- Born: 1981 or 1982 (age 44–45) Nigeria
- Education: London Guildhall University
- Occupations: Director; Writer;
- Notable work: Mad About the Boy

= Gbolahan Obisesan =

British Nigerian writer and director

Gbolahan Obisesan is a British Nigerian writer and director. He was the Artistic Director and Joint CEO at Brixton House theatre. He has served as a Genesis Fellow and Associate Director at the Young Vic.

== Early life ==
Obisesan was born in Nigeria and moved to the UK when he was 9 years old. He grew up in Bermondsey and New Cross.

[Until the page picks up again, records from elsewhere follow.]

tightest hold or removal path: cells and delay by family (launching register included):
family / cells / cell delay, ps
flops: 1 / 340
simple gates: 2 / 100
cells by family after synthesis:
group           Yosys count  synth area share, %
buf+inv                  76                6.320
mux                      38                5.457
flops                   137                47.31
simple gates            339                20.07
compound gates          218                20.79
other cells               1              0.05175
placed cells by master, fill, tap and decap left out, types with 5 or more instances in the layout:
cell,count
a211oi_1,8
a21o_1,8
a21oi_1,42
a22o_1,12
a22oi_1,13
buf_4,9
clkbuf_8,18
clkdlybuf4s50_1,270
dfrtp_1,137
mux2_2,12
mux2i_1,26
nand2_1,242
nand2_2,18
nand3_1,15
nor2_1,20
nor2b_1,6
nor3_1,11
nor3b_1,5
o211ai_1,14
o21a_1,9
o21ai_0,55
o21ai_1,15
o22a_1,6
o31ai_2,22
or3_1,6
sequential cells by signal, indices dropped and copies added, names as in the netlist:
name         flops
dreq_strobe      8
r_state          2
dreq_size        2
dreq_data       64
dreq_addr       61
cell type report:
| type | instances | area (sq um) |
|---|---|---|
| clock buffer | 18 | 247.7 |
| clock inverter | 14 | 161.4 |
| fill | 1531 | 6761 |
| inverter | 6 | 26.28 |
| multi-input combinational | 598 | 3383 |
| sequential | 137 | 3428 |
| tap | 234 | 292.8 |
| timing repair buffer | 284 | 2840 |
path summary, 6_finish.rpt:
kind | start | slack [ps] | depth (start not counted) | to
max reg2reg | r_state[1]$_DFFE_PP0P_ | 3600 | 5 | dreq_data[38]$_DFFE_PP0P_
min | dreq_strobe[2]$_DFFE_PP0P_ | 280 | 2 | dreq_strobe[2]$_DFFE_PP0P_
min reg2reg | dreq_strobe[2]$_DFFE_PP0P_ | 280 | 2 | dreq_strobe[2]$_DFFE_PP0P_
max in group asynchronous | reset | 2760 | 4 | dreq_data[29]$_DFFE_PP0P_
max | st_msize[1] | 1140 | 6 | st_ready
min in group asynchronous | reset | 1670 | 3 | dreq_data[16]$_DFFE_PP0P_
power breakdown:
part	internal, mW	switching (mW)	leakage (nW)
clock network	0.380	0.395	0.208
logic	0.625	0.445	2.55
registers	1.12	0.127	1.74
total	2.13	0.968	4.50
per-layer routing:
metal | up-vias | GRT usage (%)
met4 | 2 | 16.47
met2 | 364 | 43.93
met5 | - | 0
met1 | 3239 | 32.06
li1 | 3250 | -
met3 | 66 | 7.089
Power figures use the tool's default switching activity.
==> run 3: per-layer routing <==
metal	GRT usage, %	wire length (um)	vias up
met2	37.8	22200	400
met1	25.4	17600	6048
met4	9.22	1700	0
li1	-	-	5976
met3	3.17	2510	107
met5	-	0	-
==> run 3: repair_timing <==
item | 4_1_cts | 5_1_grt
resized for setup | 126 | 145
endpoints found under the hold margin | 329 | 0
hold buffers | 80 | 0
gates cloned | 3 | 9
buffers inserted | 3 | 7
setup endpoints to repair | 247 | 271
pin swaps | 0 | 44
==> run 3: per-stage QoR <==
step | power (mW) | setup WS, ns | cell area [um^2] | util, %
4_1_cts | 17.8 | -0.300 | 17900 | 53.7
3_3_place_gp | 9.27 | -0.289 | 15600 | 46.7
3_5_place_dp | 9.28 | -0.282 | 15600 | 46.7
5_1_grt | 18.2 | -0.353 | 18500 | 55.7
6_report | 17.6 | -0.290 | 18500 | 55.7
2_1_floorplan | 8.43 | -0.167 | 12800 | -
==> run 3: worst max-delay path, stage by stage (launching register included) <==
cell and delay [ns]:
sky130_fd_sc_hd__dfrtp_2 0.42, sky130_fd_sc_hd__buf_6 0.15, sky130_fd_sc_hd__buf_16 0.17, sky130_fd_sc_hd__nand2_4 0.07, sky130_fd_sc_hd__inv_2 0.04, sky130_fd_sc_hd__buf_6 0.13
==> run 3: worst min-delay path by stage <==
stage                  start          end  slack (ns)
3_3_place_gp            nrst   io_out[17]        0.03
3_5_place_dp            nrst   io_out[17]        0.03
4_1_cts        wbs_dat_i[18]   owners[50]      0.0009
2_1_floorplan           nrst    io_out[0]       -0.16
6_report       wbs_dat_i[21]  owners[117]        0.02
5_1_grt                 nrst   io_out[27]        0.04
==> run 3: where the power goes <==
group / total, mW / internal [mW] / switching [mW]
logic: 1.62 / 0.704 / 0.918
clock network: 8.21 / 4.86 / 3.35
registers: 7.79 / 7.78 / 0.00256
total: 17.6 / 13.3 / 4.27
`src/rtl/rx_dma_writer.sv`:
```
// RX DMA write engine: turns one (address, length) command plus a 128-bit stream
// into 4 KiB-safe AXI4 INCR write bursts and reports a per-command status.
module rx_dma_writer #(
  parameter logic [4:0] AXI_ID    = 5'd0,
  parameter int          MAX_BEATS = 16
) (
  input  logic         clock,
  input  logic         reset,
  input  logic         cmd_valid,
  output logic         cmd_ready,
  input  logic [63:0]  cmd_addr,
  input  logic [23:0]  cmd_len,
  input  logic         s_data_valid,
  output logic         s_data_ready,
  input  logic [127:0] s_data_bits,
  output logic [4:0]   m_axi_awid,
  output logic [63:0]  m_axi_awaddr,
  output logic [7:0]   m_axi_awlen,
  output logic [2:0]   m_axi_awsize,
  output logic [1:0]   m_axi_awburst,
  output logic [3:0]   m_axi_awcache,
  output logic [2:0]   m_axi_awprot,
  output logic         m_axi_awvalid,
  input  logic         m_axi_awready,
  output logic [127:0] m_axi_wdata,
  output logic [15:0]  m_axi_wstrb,
  output logic         m_axi_wlast,
  output logic         m_axi_wvalid,
  input  logic         m_axi_wready,
  input  logic [4:0]   m_axi_bid,
  input  logic [1:0]   m_axi_bresp,
  input  logic         m_axi_bvalid,
  output logic         m_axi_bready,
  output logic         sts_valid,
  input  logic         sts_ready,
  output logic [1:0]   sts_resp,
  output logic [16:0]  sts_beats,
  output logic [2:0]   o_dbg_state
);

  // Every channel transfers on a cycle where valid && ready are both high at the
  // clock edge; a valid source holds its payload stable until that happens.

  typedef enum logic [2:0] {S_IDLE, S_CALC, S_AW, S_W, S_B, S_STS} state_t;

  localparam logic [19:0] MAX_B = 20'(MAX_BEATS);

  state_t       r_state, w_next;
  logic [63:0]  r_addr;
  logic [19:0]  r_beats_left;
  logic         r_err;
  logic [1:0]   r_sts_resp;
  logic [16:0]  r_sts_beats;
  logic [63:0]  r_awaddr;
  logic [7:0]   r_awlen;
  logic [8:0]   r_burst;
  logic [7:0]   r_beat_cnt;

  logic [8:0]   w_to_bound;
  logic [19:0]  w_min;
  logic [8:0]   w_burst;
  logic         w_bad;
  logic         w_beat;
  logic         w_last;

  assign w_bad  = (cmd_addr[3:0] != 4'd0) || (cmd_len[3:0] != 4'd0) || (cmd_len == 24'd0);
  assign w_last = (r_beat_cnt == r_awlen);
  assign w_beat = (r_state == S_W) && s_data_valid && m_axi_wready;

  // Burst = min(MAX_BEATS, beats left, beats up to the next 4 KiB page end).
  always_comb begin
    w_to_bound = 9'd256 - {1'b0, r_addr[11:4]};
    w_min      = MAX_B;
    if (r_beats_left < w_min)
      w_min = r_beats_left;
    if ({11'd0, w_to_bound} < w_min)
      w_min = {11'd0, w_to_bound};
    w_burst = w_min[8:0];
  end

  always_comb begin
    w_next        = r_state;
    cmd_ready     = 1'b0;
    m_axi_awvalid = 1'b0;
    m_axi_wvalid  = 1'b0;
    s_data_ready  = 1'b0;
    m_axi_wlast   = 1'b0;
    m_axi_bready  = 1'b0;
    sts_valid     = 1'b0;
    case (r_state)
      S_IDLE: begin
        cmd_ready = 1'b1;
        if (cmd_valid)
          w_next = w_bad ? S_STS : S_CALC;
      end
      S_CALC: w_next = S_AW;
      S_AW: begin
        m_axi_awvalid = 1'b1;
        if (m_axi_awready)
          w_next = S_W;
      end
      S_W: begin
        m_axi_wvalid = s_data_valid;
        s_data_ready = m_axi_wready;
        m_axi_wlast  = w_last;
        if (w_beat && w_last)
          w_next = S_B;
      end
      S_B: begin
        m_axi_bready = 1'b1;
        if (m_axi_bvalid)
          w_next = (r_beats_left != 20'd0) ? S_CALC : S_STS;
      end
      S_STS: begin
        sts_valid = 1'b1;
        if (sts_ready)
          w_next = S_IDLE;
      end
      default: w_next = S_IDLE;
    endcase
  end

  always_ff @(posedge clock) begin
    if (!reset) begin
      r_state      <= S_IDLE;
      r_addr       <= '0;
      r_beats_left <= '0;
      r_err        <= 1'b0;
      r_sts_resp   <= '0;
      r_sts_beats  <= '0;
      r_awaddr     <= '0;
      r_awlen      <= '0;
      r_burst      <= '0;
      r_beat_cnt   <= '0;
    end else begin
      r_state <= w_next;
      case (r_state)
        S_IDLE: begin
          if (cmd_valid) begin
            r_addr       <= cmd_addr;
            r_beats_left <= cmd_len[23:4];
            r_err        <= 1'b0;
            r_sts_beats  <= '0;
            r_sts_resp   <= w_bad ? 2'b11 : 2'b00;
          end
        end
        S_CALC: begin
          r_awaddr   <= r_addr;
          r_awlen    <= 8'(w_burst - 9'd1);
          r_burst    <= w_burst;
          r_beat_cnt <= '0;
        end
        S_W: begin
          if (w_beat) begin
            r_beat_cnt <= r_beat_cnt + 8'd1;
            if (w_last) begin
              r_addr       <= r_addr + {51'd0, r_burst, 4'd0};
              r_beats_left <= r_beats_left - {11'd0, r_burst};
              r_sts_beats  <= r_sts_beats + {8'd0, r_burst};
            end
          end
        end
        S_B: begin
          // Only the first denial is reported; later bursts still run to keep the stream aligned.
          if (m_axi_bvalid && (m_axi_bresp != 2'b00) && !r_err) begin
            r_err      <= 1'b1;
            r_sts_resp <= m_axi_bresp;
          end
        end
        default: ;
      endcase
    end
  end

  assign m_axi_awid    = AXI_ID;
  assign m_axi_awaddr  = r_awaddr;
  assign m_axi_awlen   = r_awlen;
  assign m_axi_awsize  = 3'b100;
  assign m_axi_awburst = 2'b01;
  assign m_axi_awcache = 4'b0011;
  assign m_axi_awprot  = 3'b000;
  assign m_axi_wdata   = s_data_bits;
  assign m_axi_wstrb   = 16'hFFFF;
  assign sts_resp      = r_sts_resp;
  assign sts_beats     = r_sts_beats;
  assign o_dbg_state   = r_state;

  logic w_unused;
  assign w_unused = ^m_axi_bid;

endmodule

```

He attended Southwark College, where he earned a Distinction in Communication & Visual Design in 2000. He later completed a Bachelor's degree in Communication and Visual Studies at London Guildhall University and was involved with the National Youth Theatre.

== Career ==
Obisesan has served as a writer, actor and director. He won the Jerwood Directors Award from the Young Vic for Sus in 2010. In 2011 Obisesan's play Mad About the Boy won the Fringe First for best play. It was published by Nick Hern Books. He directed four plays for epic 66 books at the Bush Theatre. It went on to tour the Unicorn Theatre, Royal Court Theatre and Bush Theatre. He was the only British writer for Rufus Norris's Feast at the Royal Court Theatre in 2013. Obisesan adapted Pigeon English by Stephen Kelman for the Bristol Old Vic in 2013. The production was taken to the Edinburgh Festival Fringe, where it was described as "theatre made by young people, about young people, for everybody". He wrote and directed How Nigeria Became: A Story, and A Spear That Didn't Work, which ran at the Unicorn Theatre in 2014. The play commemorated the centenary of Nigeria and was nominated for the 2014 Offie for Best Productions for Young People. He was made the Young Vic Genesis Fellow in 2015.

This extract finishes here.